(Collected data entries)

○ ○ ○ ○ ○ ○ ○

From an optimization exercise on the open Yosys and OpenROAD flow, aimed at small area, a short achievable clock period and few clock cycles per item; shortcuts taken in it are not production practice.
Where RTL was checked, it was by simulation tests only, not by an equivalence proof against the original.

==> inputs of try-zinc <==
// sigmoid_unit
module sigmoid_unit (
    input  wire               clk,
    input  wire               rst,
    input  wire               in_valid,
    input  wire signed [15:0] net_in,
    output wire               out_valid,
    output wire signed [31:0] f_net,
    output wire signed [31:0] x,
    output wire signed [31:0] y,
    output wire signed [31:0] z
);
reg [15:0] net_q;
reg        v0;
always @(posedge clk) begin
    net_q <= net_in;
    v0    <= in_valid & ~rst;
end
wire        s0 = net_q[15];
wire [15:0] dp0;
wire [16:0] dp0_p, dp0_g;
assign dp0_g[0] = s0; assign dp0_p[0] = 1'b0;
assign dp0_p[1] = (net_q[0] ^ s0) ^ (1'b0); assign dp0_g[1] = (net_q[0] ^ s0) & (1'b0);
assign dp0_p[2] = (net_q[1] ^ s0) ^ (1'b0); assign dp0_g[2] = (net_q[1] ^ s0) & (1'b0);
assign dp0_p[3] = (net_q[2] ^ s0) ^ (1'b0); assign dp0_g[3] = (net_q[2] ^ s0) & (1'b0);
assign dp0_p[4] = (net_q[3] ^ s0) ^ (1'b1); assign dp0_g[4] = (net_q[3] ^ s0) & (1'b1);
  ...
==> flow/config.mk <==
export PLATFORM = sky130hd
export DESIGN_NAME = sigmoid_unit
export DESIGN_NICKNAME = sigmoid_unit
export VERILOG_FILES = /design/flow/design.v
export SDC_FILE = /design/flow/constraint.sdc
export NUM_CORES = 4
export LEC_CHECK = 0
export ABC_AREA = 1
export CAP_MARGIN = 20
export CORE_MARGIN = 2
export CORE_UTILIZATION = 40
export CTS_BUF_LIST = sky130_fd_sc_hd__clkbuf_4 sky130_fd_sc_hd__clkbuf_8
export SLEW_MARGIN = 20
==> flow/constraint.sdc <==
create_clock -name core_clock -period 62.0 [get_ports {clk}]
set_input_delay 12.4000 -clock core_clock [delete_from_list [all_inputs] [get_ports {clk}]]
set_output_delay 12.4000 -clock core_clock [all_outputs]
set_load 0.01 [all_outputs]
standard.sh (not shown) runs the stock make flow with config.mk's settings and CLKGATE_MAP_FILE= SYNTH_SCRIPT=/design/flow/synth_recipe.tcl, a recipe that flattens the netlist after the stock synthesis.
==> flow/flow/run.sh <==
#!/bin/bash
set -euo pipefail
export BUFFER_PORTS_ARGS="-buffer_cell sky130_fd_sc_hd__buf_1"
# one tie cell drives all constant outputs
export SKIP_REPAIR_TIE_FANOUT=1
# stronger flip-flops where one drives several output buffers
export POST_GLOBAL_PLACE_TCL=$PWD/flow/upsize_out_ff.tcl UPSIZE_FF4_MIN=4 UPSIZE_FF2_MIN=2
bash standard.sh > standard.log 2>&1
==> flow/flow/upsize_out_ff.tcl <==
# Give the flip-flops that drive several output-port buffers (the copies of
# the sign bits, and the z bits that also drive f_net) a stronger drive.
set block [ord::get_db_block]
set n_up 0
foreach inst [$block getInsts] {
  if {[[$inst getMaster] getName] ne "sky130_fd_sc_hd__dfxtp_1"} { continue }
  set q [$inst findITerm Q]
  set net [$q getNet]
  if {$net eq "NULL"} { continue }
  set nout 0
  foreach it [$net getITerms] {
    if {[string match "output*" [[$it getInst] getName]]} { incr nout }
  }
  if {$nout >= $::env(UPSIZE_FF4_MIN)} {
    replace_cell [$inst getName] sky130_fd_sc_hd__dfxtp_4
    incr n_up
  } elseif {$nout >= $::env(UPSIZE_FF2_MIN)} {
    replace_cell [$inst getName] sky130_fd_sc_hd__dfxtp_2
    incr n_up
  }
}
puts "upsize_out_ff: resized $n_up flip-flops"
==> inputs of try-cedar, as changes to try-zinc <==
--- a/flow/design.v
+++ b/flow/design.v
@@ -12,102 +12,15 @@
 reg [15:0] net_q;
 reg        v0;
 always @(posedge clk) begin
     net_q <= net_in;
     v0    <= in_valid & ~rst;
 end
 wire        s0 = net_q[15];
-wire [15:0] dp0;
-wire [16:0] dp0_p, dp0_g;
-assign dp0_g[0] = s0; assign dp0_p[0] = 1'b0;
-assign dp0_p[1] = (net_q[0] ^ s0) ^ (1'b0); assign dp0_g[1] = (net_q[0] ^ s0) & (1'b0);
-assign dp0_p[2] = (net_q[1] ^ s0) ^ (1'b0); assign dp0_g[2] = (net_q[1] ^ s0) & (1'b0);
-assign dp0_p[3] = (net_q[2] ^ s0) ^ (1'b0); assign dp0_g[3] = (net_q[2] ^ s0) & (1'b0);
-assign dp0_p[4] = (net_q[3] ^ s0) ^ (1'b1); assign dp0_g[4] = (net_q[3] ^ s0) & (1'b1);
-assign dp0_p[5] = (net_q[4] ^ s0) ^ (1'b0); assign dp0_g[5] = (net_q[4] ^ s0) & (1'b0);
-assign dp0_p[6] = (net_q[5] ^ s0) ^ (1'b1); assign dp0_g[6] = (net_q[5] ^ s0) & (1'b1);
-assign dp0_p[7] = (net_q[6] ^ s0) ^ (1'b1); assign dp0_g[7] = (net_q[6] ^ s0) & (1'b1);
-assign dp0_p[8] = (net_q[7] ^ s0) ^ (1'b1); assign dp0_g[8] = (net_q[7] ^ s0) & (1'b1);
-assign dp0_p[9] = (net_q[8] ^ s0) ^ (1'b1); assign dp0_g[9] = (net_q[8] ^ s0) & (1'b1);
-assign dp0_p[10] = (net_q[9] ^ s0) ^ (1'b1); assign dp0_g[10] = (net_q[9] ^ s0) & (1'b1);
-assign dp0_p[11] = (net_q[10] ^ s0) ^ (1'b0); assign dp0_g[11] = (net_q[10] ^ s0) & (1'b0);
-assign dp0_p[12] = (net_q[11] ^ s0) ^ (1'b0); assign dp0_g[12] = (net_q[11] ^ s0) & (1'b0);
-assign dp0_p[13] = (net_q[12] ^ s0) ^ (1'b0); assign dp0_g[13] = (net_q[12] ^ s0) & (1'b0);
-assign dp0_p[14] = (net_q[13] ^ s0) ^ (1'b0); assign dp0_g[14] = (net_q[13] ^ s0) & (1'b0);
-assign dp0_p[15] = (net_q[14] ^ s0) ^ (1'b0); assign dp0_g[15] = (net_q[14] ^ s0) & (1'b0);
-assign dp0_p[16] = (net_q[15] ^ s0) ^ (1'b0); assign dp0_g[16] = (net_q[15] ^ s0) & (1'b0);
-wire dp0_g0_1 = dp0_g[1] | (dp0_p[1] & dp0_g[0]);
-wire dp0_p0_1 = dp0_p[1] & dp0_p[0];
-wire dp0_g0_4 = dp0_g[4] | (dp0_p[4] & dp0_g[3]);
-wire dp0_p0_4 = dp0_p[4] & dp0_p[3];
-wire dp0_g0_7 = dp0_g[7] | (dp0_p[7] & dp0_g[6]);
-wire dp0_p0_7 = dp0_p[7] & dp0_p[6];
-wire dp0_g0_10 = dp0_g[10] | (dp0_p[10] & dp0_g[9]);
-wire dp0_p0_10 = dp0_p[10] & dp0_p[9];
-wire dp0_g0_13 = dp0_g[13] | (dp0_p[13] & dp0_g[12]);
-wire dp0_p0_13 = dp0_p[13] & dp0_p[12];
-wire dp0_g0_16 = dp0_g[16] | (dp0_p[16] & dp0_g[15]);
-wire dp0_p0_16 = dp0_p[16] & dp0_p[15];
-wire dp0_g1_2 = dp0_g[2] | (dp0_p[2] & dp0_g0_1);
-wire dp0_p1_2 = dp0_p[2] & dp0_p0_1;
-wire dp0_g1_5 = dp0_g[5] | (dp0_p[5] & dp0_g0_4);
-wire dp0_p1_5 = dp0_p[5] & dp0_p0_4;
-wire dp0_g1_8 = dp0_g[8] | (dp0_p[8] & dp0_g0_7);
-wire dp0_p1_8 = dp0_p[8] & dp0_p0_7;
-wire dp0_g1_11 = dp0_g[11] | (dp0_p[11] & dp0_g0_10);
-wire dp0_p1_11 = dp0_p[11] & dp0_p0_10;
-wire dp0_g1_14 = dp0_g[14] | (dp0_p[14] & dp0_g0_13);
-wire dp0_p1_14 = dp0_p[14] & dp0_p0_13;
-wire dp0_g2_5 = dp0_g1_5 | (dp0_p1_5 & dp0_g1_2);
-wire dp0_p2_5 = dp0_p1_5 & dp0_p1_2;
-wire dp0_g2_11 = dp0_g1_11 | (dp0_p1_11 & dp0_g1_8);
-wire dp0_p2_11 = dp0_p1_11 & dp0_p1_8;
-wire dp0_g3_8 = dp0_g1_8 | (dp0_p1_8 & dp0_g2_5);
-wire dp0_p3_8 = dp0_p1_8 & dp0_p2_5;
-wire dp0_g3_11 = dp0_g2_11 | (dp0_p2_11 & dp0_g2_5);
-wire dp0_p3_11 = dp0_p2_11 & dp0_p2_5;
-wire dp0_g4_14 = dp0_g1_14 | (dp0_p1_14 & dp0_g3_11);
-wire dp0_p4_14 = dp0_p1_14 & dp0_p3_11;
-wire dp0_g5_3 = dp0_g[3] | (dp0_p[3] & dp0_g1_2);
-wire dp0_p5_3 = dp0_p[3] & dp0_p1_2;
-wire dp0_g5_4 = dp0_g0_4 | (dp0_p0_4 & dp0_g1_2);
-wire dp0_p5_4 = dp0_p0_4 & dp0_p1_2;
-wire dp0_g5_6 = dp0_g[6] | (dp0_p[6] & dp0_g2_5);
-wire dp0_p5_6 = dp0_p[6] & dp0_p2_5;
-wire dp0_g5_7 = dp0_g0_7 | (dp0_p0_7 & dp0_g2_5);
-wire dp0_p5_7 = dp0_p0_7 & dp0_p2_5;
-wire dp0_g5_9 = dp0_g[9] | (dp0_p[9] & dp0_g3_8);
-wire dp0_p5_9 = dp0_p[9] & dp0_p3_8;
-wire dp0_g5_10 = dp0_g0_10 | (dp0_p0_10 & dp0_g3_8);
-wire dp0_p5_10 = dp0_p0_10 & dp0_p3_8;
-wire dp0_g5_12 = dp0_g[12] | (dp0_p[12] & dp0_g3_11);
-wire dp0_p5_12 = dp0_p[12] & dp0_p3_11;
-wire dp0_g5_13 = dp0_g0_13 | (dp0_p0_13 & dp0_g3_11);
-wire dp0_p5_13 = dp0_p0_13 & dp0_p3_11;
-wire dp0_g5_15 = dp0_g[15] | (dp0_p[15] & dp0_g4_14);
-wire dp0_p5_15 = dp0_p[15] & dp0_p4_14;
-wire dp0_g5_16 = dp0_g0_16 | (dp0_p0_16 & dp0_g4_14);
-wire dp0_p5_16 = dp0_p0_16 & dp0_p4_14;
-assign dp0[0] = dp0_p[1] ^ dp0_g[0];
-assign dp0[1] = dp0_p[2] ^ dp0_g0_1;
-assign dp0[2] = dp0_p[3] ^ dp0_g1_2;
-assign dp0[3] = dp0_p[4] ^ dp0_g5_3;
-assign dp0[4] = dp0_p[5] ^ dp0_g5_4;
-assign dp0[5] = dp0_p[6] ^ dp0_g2_5;
-assign dp0[6] = dp0_p[7] ^ dp0_g5_6;
-assign dp0[7] = dp0_p[8] ^ dp0_g5_7;
-assign dp0[8] = dp0_p[9] ^ dp0_g3_8;
-assign dp0[9] = dp0_p[10] ^ dp0_g5_9;
-assign dp0[10] = dp0_p[11] ^ dp0_g5_10;
-assign dp0[11] = dp0_p[12] ^ dp0_g3_11;
-assign dp0[12] = dp0_p[13] ^ dp0_g5_12;
-assign dp0[13] = dp0_p[14] ^ dp0_g5_13;
-assign dp0[14] = dp0_p[15] ^ dp0_g4_14;
-assign dp0[15] = dp0_p[16] ^ dp0_g5_15;
-wire [15:0] d0 = dp0;
+wire [15:0] d0 = ((net_q ^ {16{s0}}) + {15'd0, s0} + 16'd1000);
 wire [10:0] tk9 = 11'd1953;
 wire [10:0] df9;
 wire        ge9;
 pfx_row_h3_11_11 row9 (.t(tk9), .d(d0[10:0]), .hz(~|d0[15:11]), .ge(ge9), .r(df9));
 wire [10:0] tr9 = df9;
 wire [11:0] tk8 = {tr9, 1'b0};
 wire [11:0] df8;
==> flow/flow/run.sh (replaced) <==
#!/bin/bash
set -euo pipefail
export BUFFER_PORTS_ARGS="-buffer_cell sky130_fd_sc_hd__buf_1"
# one tie cell drives all constant outputs
export SKIP_REPAIR_TIE_FANOUT=1
bash standard.sh > standard.log 2>&1
removed: flow/flow/upsize_out_ff.tcl
==> flow_metrics.tcl <==
set metrics [dict create \
    outcome "finished clean" \
    place_area_sq_um 11300 \
    wl_met1_um 10600 \
    grt_pass1_wl_um 40100 \
    yosys-top-cells-count "322 x nand2_1, 190 x inv_1, 146 x ha_1" \
    worst_path_max_delay_cell "dfxtp_2" \
    pre_cts_slack_ns 49.07 \
    cp_max_fo 3 \
]
Source of the figures above: try-zinc

==> flow_metrics.tcl <==
set metrics [dict create \
    outcome "finished clean" \
    cp_max_fo 6 \
    yosys-top-cells-count "357 x nand2_1, 184 x inv_1, 140 x ha_1" \
    worst_path_max_delay_cell "dfxtp_1" \
    grt_pass1_wl_um 38000 \
    pre_cts_slack_ns 48.96 \
    place_area_sq_um 11300 \
]
Source of the figures above: try-cedar

Testbench counts of try-cedar, summed over its fixed seeds: cycles 16,024, items 16,000.
For try-zinc, only the layout was checked, not whether the RTL still works.

## static timing again, ports no longer ideal
The flow's constraints put no driver on any port. The routed layouts listed below were extracted and timed again, unchanged, in two steps.
Step 1 (the two cells are an assumption about what drives the block):
set clk [get_ports {clk}]
set_driving_cell -lib_cell sky130_fd_sc_hd__clkbuf_16 $clk
set_driving_cell -lib_cell sky130_fd_sc_hd__buf_2 [delete_from_list [all_inputs] $clk]
Step 2, shift: input delay + t, output delay - t, t = (earliest + latest rising clock arrival at the registers) / 2. This alone moves slack from input paths to output paths.
Three values: ideal, step 1, step 2; two values: the first two.
| run | t (ns) | slack for setup (ns) | hold slack, ns | worst setup path at the end | worst register clock-pin slew, ns |
|---|---|---|---|---|---|
| try-zinc | 0.432 | 48.645 / 48.604 / 49.036 | 0.412 / 0.412 / 0.412 | register to output | 0.13 / 0.13 |
| try-cedar | 0.424 | 48.659 / 48.619 / 49.043 | 0.407 / 0.407 / 0.407 | register to output | 0.11 / 0.11 |
After both steps setup and hold are still met in every run listed.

○ ○ ○ ○ ○ ○ ○

Look back at the entries above and repeat, unchanged, every line from the line holding "cp_max_fo 3 \" through the line holding "Step 2, shift: input".

Answer box =
    cp_max_fo 3 \
]
Source of the figures above: try-zinc

==> flow_metrics.tcl <==
set metrics [dict create \
    outcome "finished clean" \
    cp_max_fo 6 \
    yosys-top-cells-count "357 x nand2_1, 184 x inv_1, 140 x ha_1" \
    worst_path_max_delay_cell "dfxtp_1" \
    grt_pass1_wl_um 38000 \
    pre_cts_slack_ns 48.96 \
    place_area_sq_um 11300 \
]
Source of the figures above: try-cedar

Testbench counts of try-cedar, summed over its fixed seeds: cycles 16,024, items 16,000.
For try-zinc, only the layout was checked, not whether the RTL still works.

## static timing again, ports no longer ideal
The flow's constraints put no driver on any port. The routed layouts listed below were extracted and timed again, unchanged, in two steps.
Step 1 (the two cells are an assumption about what drives the block):
set clk [get_ports {clk}]
set_driving_cell -lib_cell sky130_fd_sc_hd__clkbuf_16 $clk
set_driving_cell -lib_cell sky130_fd_sc_hd__buf_2 [delete_from_list [all_inputs] $clk]
Step 2, shift: input delay + t, output delay - t, t = (earliest + latest rising clock arrival at the registers) / 2. This alone moves slack from input paths to output paths.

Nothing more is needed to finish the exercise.